Although some companies have adopted grid computing, others are put off the technology by what they see as its associated complexity, Bunshaft noted. "[Grid and Grow] is a very easy on-ramp to adopt the technology," he said. "It's the first building block - and not a trivial one - that allows a company to put in the environment and get significant value out of it."

Grid and Grow is based on IBM's eServer BladeCenter blade, with customers able to choose from three different processors, according to Bunshaft. There's the Intel-based eServer BladeCenter HS20, the IBM Power-based JS20 BladeCenter or the LS20 blade powered by Advanced Micro Devices' Opteron chip.

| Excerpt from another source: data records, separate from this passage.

What follows belongs to an exercise in optimizing a design on an open flow for small area, a short achievable clock period and few clock cycles; a production flow would make more cautious choices. RTL that was checked went through simulation tests only; none was proved equivalent to the original.

==> trial 32: inputs <==
// strobe_energy
module strobe_energy (
    input  wire        clk,
    input  wire        rst,
    input  wire        tbl_we,
    input  wire [2:0]  tbl_sel,
    input  wire [3:0]  tbl_idx,
    input  wire [31:0] tbl_data,
    input  wire        step_start,
    input  wire [15:0] step_theta,
    input  wire [10:0] step_density,
    input  wire        step_boost,
    input  wire [2:0]  step_pclass,
    input  wire [1:0]  step_nsub,
    input  wire        step_clamp,
    input  wire        dot_valid,
    output wire        dot_ready,
    input  wire [1:0]  dot_value,
    input  wire [3:0]  dot_hist,
    output wire        res_valid,
    input  wire        res_ready,
    output wire [22:0] res_energy,
    output wire [3:0]  res_mask
);
    localparam TBL_HI     = 3'd1;
    localparam TBL_LO     = 3'd2;
    localparam TBL_TARGET = 3'd3;
    localparam TBL_TEMP   = 3'd4;
    localparam TBL_SUB    = 3'd5;
    localparam TBL_BOOST  = 3'd6;
    localparam DIV_STEPS  = 2;           
  ...
clock: 52.0 ns
lec_check: 0
cap_margin: 20
core_margin: 2
core_utilization: 40
place_density: 0.6
slew_margin: 20
standard.sh (not shown) runs the stock make flow with config.mk's settings and CLKGATE_MAP_FILE= SYNTH_SCRIPT=/design/flow/synth_recipe.tcl, a recipe that flattens the netlist after the stock synthesis.
==> flow/flow/run.sh <==
#!/bin/bash
# The standard layout, except that the input and output ports are buffered
# with buf_4 cells instead of the delay buffers buffer_ports picks by default.
# make's full output (which holds every tool's output) goes to flow_make.log;
# ORFS also keeps each step's log under orfs/logs/.
set -o pipefail
bash standard.sh "BUFFER_PORTS_ARGS=-buffer_cell sky130_fd_sc_hd__buf_4" finish > flow_make.log 2>&1
==> trial 67: changes against trial 32 <==
--- a/flow/design.v
+++ b/flow/design.v
@@ -58,12 +58,13 @@
                 TBL_BOOST:  boost_tbl[wr_idx[2:0]] <= wr_data[11:0];
                 default: ;
             endcase
         end
     end
     localparam ST_IDLE = 4'd0;
+    localparam ST_CMP  = 4'd10;
     localparam ST_RDLO = 4'd1;
     localparam ST_RDHI = 4'd2;
     localparam ST_MUL  = 4'd3;
     localparam ST_DIV  = 4'd4;
     localparam ST_UPS  = 4'd5;
     localparam ST_UP2  = 4'd6;
@@ -76,15 +77,15 @@
     reg [10:0] density;      
     reg [11:0] boost;        
     reg [15:0] clamp_e;      
     reg [1:0]  nsub;
     reg        clamp_on;
     reg [20:0] e0, e1, e2, e3;
-    wire [15:0] theta = e0[15:0];    
-    wire [15:0] span  = e1[15:0];    
-    wire [27:0] dv    = {e3[6:0], e2};
+    wire [15:0] theta = e3[15:0];    
+    wire [15:0] span  = e2[15:0];    
+    wire [27:0] dv    = {e1[6:0], e0};
     wire [20:0] sub_e [0:3];
     assign sub_e[0] = e0;
     assign sub_e[1] = e1;
     assign sub_e[2] = e2;
     assign sub_e[3] = e3;
     function uge32;
@@ -111,15 +112,19 @@
     always @(*) begin
         for (i = 0; i < 16; i = i + 1)
             ge[i] = ge16s(theta, temp_pt[i]);
     end
     wire [16:0] gl = {1'b0, ge[15:1], 1'b1};
     wire [15:0] sel_lo = gl[15:0] & ~gl[16:1];
-    wire [15:0] sel_hi = {sel_lo[14:0], 1'b0};
-    wire [15:0] rsel = (state == ST_RDHI) ? sel_hi : sel_lo;
-    wire        interp = ge[0] && !ge[15];
+    reg  [15:0] sel_q;
+    reg         interp;
+    wire [15:0] rsel = (state == ST_RDHI) ? {sel_q[14:0], 1'b0} : sel_q;
+    always @(posedge clk) begin
+        sel_q  <= sel_lo;
+        interp <= ge[0] && !ge[15];
+    end
     reg [15:0] rd_pt;
     reg [11:0] rd_sc;
     always @(*) begin
         rd_pt = 16'd0;
         rd_sc = 12'd0;
         for (i = 0; i < 16; i = i + 1) begin
@@ -202,13 +207,13 @@
         end
     end
     reg  [15:0] m1_a;
     reg  [11:0] m1_b;
     always @(*) begin
         case (state)
-            ST_RDLO: begin m1_a = energy_target[0]; m1_b = 12'd614; end
+            ST_CMP:  begin m1_a = energy_target[0]; m1_b = 12'd614; end
             ST_MUL:  begin m1_a = theta;            m1_b = dv[11:0]; end
             default: begin
                 m1_a = cls_lo ? energy_target[1] : energy_target[0];
                 m1_b = m_rd;
             end
         endcase
@@ -278,13 +283,14 @@
             if (!out_v || res_ready)
                 out_v <= sk_v || push;
             sk_v <= sk_v ? !pop : (push && out_v && !res_ready);
             case (state)
                 ST_IDLE, ST_RUN:
                     if (step_start)
-                        state <= ST_RDLO;
+                        state <= ST_CMP;
+                ST_CMP:  state <= ST_RDLO;
                 ST_RDLO: state <= ST_RDHI;
                 ST_RDHI: state <= interp ? ST_MUL : ST_UPS;
                 ST_MUL:  state <= ST_DIV;
                 ST_DIV:
                     if (cnt == DIV_CYC - 1)
                         state <= ST_UPS;
@@ -331,43 +337,53 @@
             sk_energy <= d_energy;
             sk_mask   <= d_mask;
         end
         case (state)
             ST_IDLE, ST_RUN: begin
                 if (step_start) begin
-                    e0       <= {5'd0, step_theta};
+                    e3       <= {5'd0, step_theta};
                     density  <= step_density;
                     boost    <= {8'd0, step_boost, step_pclass};
                     nsub     <= step_nsub;
                     clamp_on <= step_clamp;
                 end
             end
-            ST_RDLO: begin
-                e1      <= {5'd0, rd_pt};
-                scale   <= rd_sc;
+            ST_CMP: begin
                 boost   <= boost_sel;
                 clamp_e <= m1_p[25:10];
             end
+            ST_RDLO: begin
+                e2      <= {5'd0, rd_pt};
+                scale   <= rd_sc;
+            end
             ST_RDHI: begin
-                e1    <= {5'd0, rd_pt - span};
-                cnt   <= 3'd0;
-                e0    <= {5'd0, ip_dt};
-                e2    <= interp ? {9'd0, ip_ds} : 21'd0;
-                e3    <= 21'd0;
+                e2    <= {5'd0, rd_pt - span};
+                cnt   <= (ip_ds[11:4] == 8'd0) ? 3'd4 :
+                         (ip_ds[11:8] == 4'd0) ? 3'd2 : 3'd0;
+                e3    <= {5'd0, ip_dt};
+                if (!interp)
+                    e0 <= 21'd0;
+                else if (ip_ds[11:4] == 8'd0)
+                    e0 <= {9'd0, ip_ds[3:0], 8'd0};
+                else if (ip_ds[11:8] == 4'd0)
+                    e0 <= {9'd0, ip_ds[7:0], 4'd0};
+                else
+                    e0 <= {9'd0, ip_ds};
+                e1    <= 21'd0;
                 if (interp && down)
                     scale <= rd_sc;
                 if (!interp)
                     q1_x <= {2'd0, energy_target[0]};
             end
             ST_MUL: begin
-                e2 <= m1_p[20:0];
-                e3 <= {14'd0, m1_p[27:21]};
+                e0 <= m1_p[20:0];
+                e1 <= {14'd0, m1_p[27:21]};
             end
             ST_DIV: begin
-                e2  <= dv_next[20:0];
-                e3  <= {14'd0, dv_next[27:21]};
+                e0  <= dv_next[20:0];
+                e1  <= {14'd0, dv_next[27:21]};
                 cnt <= cnt + 3'd1;
                 if (cnt == DIV_CYC - 1) begin
                     scale <= part_hi;
                     q1_x  <= {2'd0, energy_target[0]};
                 end
             end
@@ -947,21 +963,21 @@
     wire t337 = t286 ^ t287 ^ pp17_9;
     wire t338 = (t286 & t287) | (t286 & pp17_9) | (t287 & pp17_9);
     wire t339 = t288 ^ pp16_11 ^ pp17_10;
     wire t340 = (t288 & pp16_11) | (t288 & pp17_10) | (pp16_11 & pp17_10);
     wire [29:0] r0 = {1'b0, t340, t338, t336, t334, t332, t330, t328, t326, t324, t322, t320, t318, t316, t314, t312, t310, t308, t306, t304, t302, t300, t298, t296, t294, t292, t290, t289, pp0_1, pp0_0};
     wire [29:0] r1 = {1'b0, pp17_11, t339, t337, t335, t333, t331, t329, t327, t325, t323, t321, t319, t317, t315, t313, t311, t309, t307, t305, t303, t301, t299, t297, t295, t293, t291, pp2_0, pp1_0, 1'b0};
-    wire [16:0] rc;
+    wire [8:0] rc;
     wire [29:0] p;
     assign rc[0] = 1'b0;
     genvar gi;
-    generate for (gi = 0; gi < 16; gi = gi + 1) begin : g_rc
+    generate for (gi = 0; gi < 8; gi = gi + 1) begin : g_rc
         assign p[gi] = r0[gi] ^ r1[gi] ^ rc[gi];
         assign rc[gi+1] = (r0[gi] & r1[gi]) | (r0[gi] & rc[gi]) | (r1[gi] & rc[gi]);
     end endgenerate
-    assign p[29:16] = r0[29:16] + r1[29:16] + rc[16];
+    assign p[29:8] = r0[29:8] + r1[29:8] + rc[8];
     assign y = p[29:10];
 endmodule
 module se_mul20x11 (input wire [19:0] a, input wire [10:0] b, output wire [20:0] y);
     wire pp0_0 = a[0] & b[0];
     wire pp0_1 = a[0] & b[1];
     wire pp0_2 = a[0] & b[2];
@@ -1523,21 +1539,21 @@
     wire t339 = t286 ^ t287 ^ pp19_8;
     wire t340 = (t286 & t287) | (t286 & pp19_8) | (t287 & pp19_8);
     wire t341 = t288 ^ pp18_10 ^ pp19_9;
     wire t342 = (t288 & pp18_10) | (t288 & pp19_9) | (pp18_10 & pp19_9);
     wire [30:0] r0 = {1'b0, t342, t340, t338, t336, t334, t332, t330, t328, t326, t324, t322, t320, t318, t316, t314, t312, t310, t308, t306, t304, t302, t300, t298, t296, t294, t292, t290, t289, pp0_1, pp0_0};
     wire [30:0] r1 = {1'b0, pp19_10, t341, t339, t337, t335, t333, t331, t329, t327, t325, t323, t321, t319, t317, t315, t313, t311, t309, t307, t305, t303, t301, t299, t297, t295, t293, t291, pp2_0, pp1_0, 1'b0};
-    wire [16:0] rc;
+    wire [8:0] rc;
     wire [30:0] p;
     assign rc[0] = 1'b0;
     genvar gi;
-    generate for (gi = 0; gi < 16; gi = gi + 1) begin : g_rc
+    generate for (gi = 0; gi < 8; gi = gi + 1) begin : g_rc
         assign p[gi] = r0[gi] ^ r1[gi] ^ rc[gi];
         assign rc[gi+1] = (r0[gi] & r1[gi]) | (r0[gi] & rc[gi]) | (r1[gi] & rc[gi]);
     end endgenerate
-    assign p[30:16] = r0[30:16] + r1[30:16] + rc[16];
+    assign p[30:8] = r0[30:8] + r1[30:8] + rc[8];
     assign y = p[30:10];
 endmodule
 module se_mul21x12 (input wire [20:0] a, input wire [11:0] b, output wire [22:0] y);
     wire pp0_0 = a[0] & b[0];
     wire pp0_1 = a[0] & b[1];
     wire pp0_2 = a[0] & b[2];
CTS_CLUSTER_DIAMETER = 150   (was unset)
CTS_CLUSTER_SIZE = 20   (was unset)
==> summary.txt <==
- Against trial 67, the sequential share of layout area of trial 32 is lower by 1.2 points.
- Between trial 67 and trial 32, the lower core utilization is in trial 67 (gap 1.1 points).
- Trial 67 completed with no timing, DRC or antenna violations. Trial 32 completed with no timing, DRC or antenna violations.
- Against trial 67, the global-route usage of trial 32 is higher by 0.37 points.
- Between trial 32 and trial 67, the lower non-clock buffer count is in trial 67 (gap 4).
Testbench counts of trial 67, summed over its fixed seeds: cycles 19,982.
For trial 32, only the layout was checked, not whether the RTL still works.

## separate check: timing with driven ports
The results above use ideal ports. As a check the final layouts listed here were re-extracted and re-timed, cells and wires unchanged. Step 1 assumes that a clkbuf_16 drives the clock port and a buf_2 every other input. Step 2 also shifts input and output timing later by t, the mid clock arrival at the registers, as if the neighbouring blocks saw the same clock. Slacks: no drivers / after step 1 / after step 2; pairs: no drivers / after step 1.
| run | shift t [ns] | setup WS [ns] | worst setup path at the end |
|---|---|---|---|
| trial 32 | 0.920 | 39.728 / 39.728 / 39.541 | input to register |
| trial 67 | 0.856 | 40.281 / 40.193 / 39.596 | input to register |
After both steps every run listed still meets setup and hold. For trial 67, which loses most, drivers alone change the setup slack by -0.088 ns; drivers and shift together by -0.685 ns.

The standard Grid and Grow configuration will include a single BladeCenter chassis with seven Intel-based blades, since this is the configuration IBM has seen most customers begin with, Bunshaft said. The bundle is extensible, so that customers purchasing Grid and Grow over time can expand to a full BladeCenter with 14 blades, he added.

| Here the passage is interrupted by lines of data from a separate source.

Source: an optimization exercise on an open RTL-to-GDS flow (aim: small area, a short achievable clock period and few clock cycles per item). Production flows keep margins and buffers that such runs may drop. The RTL was checked by simulation tests, not by an equivalence proof against the original design.

Design xr_extend, start of the top module:
module xr_extend (
    input  wire         clk,
    input  wire         rst,       
    input  wire         start,
    input  wire [255:0] xr_in,     
    input  wire [255:0] d_in,      
    output wire         ready,
    output reg          done,
    output wire [255:0] xr_out     
);
Settings: LEC_CHECK=0, CAP_MARGIN=20, CORE_MARGIN=2, CORE_UTILIZATION=40, PLACE_DENSITY=0.6, SETUP_SLACK_MARGIN=4.0, SLEW_MARGIN=20; clock period 9.0 ns.
standard.sh (not shown) runs the stock make flow with config.mk's settings and CLKGATE_MAP_FILE= SYNTH_SCRIPT=/design/flow/synth_recipe.tcl, a recipe that flattens the netlist after the stock synthesis.
==> flow/flow/run.sh <==
#!/bin/bash
# The standard layout (the standard.sh) with three changes:
#  - synthesis maps the logic with the ABC script in flow/abc_speed.script
#    (classic delay-driven `map` on a choice network) instead of ORFS's; the
#    rest of synthesis, and so every register, is the standard one;
#  - ports are buffered with the smallest buffer (buf_1);
#  - clock tree synthesis inserts no dummy loads.
set -euo pipefail
here=$PWD
rm -rf "$here/scripts"
cp -r "$FLOW_HOME/scripts" "$here/scripts"
cp "$here/flow/abc_speed.script" "$here/scripts/abc_speed.script"
SCRIPTS_DIR="$here/scripts" bash standard.sh synth > synth.log 2>&1
export BUFFER_PORTS_ARGS="-buffer_cell sky130_fd_sc_hd__buf_1"
export CTS_ARGS="-sink_clustering_enable -repair_clock_nets -dont_use_dummy_load"
bash standard.sh finish > standard.log 2>&1
==> flow/flow/abc_speed.script <==
strash
dch -f
map -D 1000
topo
buffer -p
upsize
dnsize
Testbench counts at the start, summed over its fixed seeds: cycles 12,992, items 192.
Edit:
--- a/flow/flow/run.sh
+++ b/flow/flow/run.sh
@@ -7 +7,2 @@
-#  - clock tree synthesis inserts no dummy loads.
+#  - clock tree synthesis inserts no dummy loads and builds the tree from
+#    clkbuf_4 / clkbuf_8 cells.
@@ -15 +16 @@
-export CTS_ARGS="-sink_clustering_enable -repair_clock_nets -dont_use_dummy_load"
+export CTS_ARGS="-sink_clustering_enable -repair_clock_nets -dont_use_dummy_load -buf_list {sky130_fd_sc_hd__clkbuf_4 sky130_fd_sc_hd__clkbuf_8}"
Settings changed: SETUP_SLACK_MARGIN 4.0 to 2.0.
Outcome:
- The changed run passed the timing, design-rule and antenna checks
- design area shrinks by 14%
- first-iteration DRC count grows by 1.4%
- global-route usage shrinks by 0.82 points
- non-clock buffer count shrinks by 379
- clock-buffer cell count grows by 79
Edit:
--- a/flow/flow/run.sh
+++ b/flow/flow/run.sh
@@ -8 +8 @@
-#    clkbuf_4 / clkbuf_8 cells.
+#    clkbuf_8 cells, clustering up to 12 sinks per leaf buffer.
@@ -16 +16 @@
-export CTS_ARGS="-sink_clustering_enable -repair_clock_nets -dont_use_dummy_load -buf_list {sky130_fd_sc_hd__clkbuf_4 sky130_fd_sc_hd__clkbuf_8}"
+export CTS_ARGS="-sink_clustering_enable -repair_clock_nets -dont_use_dummy_load -buf_list {sky130_fd_sc_hd__clkbuf_8} -sink_clustering_size 12 -sink_clustering_max_diameter 60"
Settings changed: SETUP_SLACK_MARGIN 2.0 to 4.0, TNS_END_PERCENT set to 0.
Register-to-register slack improved by 1.5 ns.
Final cell count came out higher by 0.96%.
Cell area increases by 7.3%.
Via count goes up by 1.4%.
Core utilization came out higher by 3.3 points.
Sequential share of layout area decreases by 2.0 points.
Edit:
--- a/flow/flow/run.sh
+++ b/flow/flow/run.sh
@@ -8 +8 @@
-#    clkbuf_8 cells, clustering up to 12 sinks per leaf buffer.
+#    clkbuf_8 cells, clustering up to 16 sinks per leaf buffer.
@@ -16 +16 @@
-export CTS_ARGS="-sink_clustering_enable -repair_clock_nets -dont_use_dummy_load -buf_list {sky130_fd_sc_hd__clkbuf_8} -sink_clustering_size 12 -sink_clustering_max_diameter 60"
+export CTS_ARGS="-sink_clustering_enable -repair_clock_nets -dont_use_dummy_load -buf_list {sky130_fd_sc_hd__clkbuf_8} -sink_clustering_size 16 -sink_clustering_max_diameter 60"
Hold slack is worse by 0.0060 ns.
Utilization came out lower by 0.91 points.
Cell count shrinks by 0.73%.
Global-route usage came out lower by 0.29 points.
Die area stays the same.
Design area falls by 1.9%.
Fmax fell by 1.6%.
Clock skew is higher by 0.0052 ns.
Area after synthesis stays the same.
Wire length came out lower by 0.63%.
Edit:
--- a/flow/flow/run.sh
+++ b/flow/flow/run.sh
@@ -8 +8 @@
-#    clkbuf_8 cells, clustering up to 16 sinks per leaf buffer.
+#    clkbuf_8 cells, clustering up to 12 sinks per leaf buffer.
@@ -16 +16 @@
-export CTS_ARGS="-sink_clustering_enable -repair_clock_nets -dont_use_dummy_load -buf_list {sky130_fd_sc_hd__clkbuf_8} -sink_clustering_size 16 -sink_clustering_max_diameter 60"
+export CTS_ARGS="-sink_clustering_enable -repair_clock_nets -dont_use_dummy_load -buf_list {sky130_fd_sc_hd__clkbuf_8} -sink_clustering_size 12 -sink_clustering_max_diameter 60"
Settings changed: CORE_UTILIZATION 40 to 55, PLACE_DENSITY 0.6 to 0.7.
Effect: The new run completed with no timing, DRC or antenna violations; setup slack degrades by 0.018 ns; area after synthesis does not change; via count rose by a few percent.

IBM's Director management software is included with BladeCenter. Portions of Big Blue's Tivoli systems management software are also available as part of the bundle, including dynamic server provisioning, software license tracking and grid storage management.

Customers purchasing the bundle have a choice of scheduling software to help manage computing resources - either IBM's LoadLeveler, Altair's PBS Professional, DataSynapse's GridServer or Platform's LSF, according to Bunshaft. The choice depends on the type of workload customers are planning to use and the industry they operate in, he said.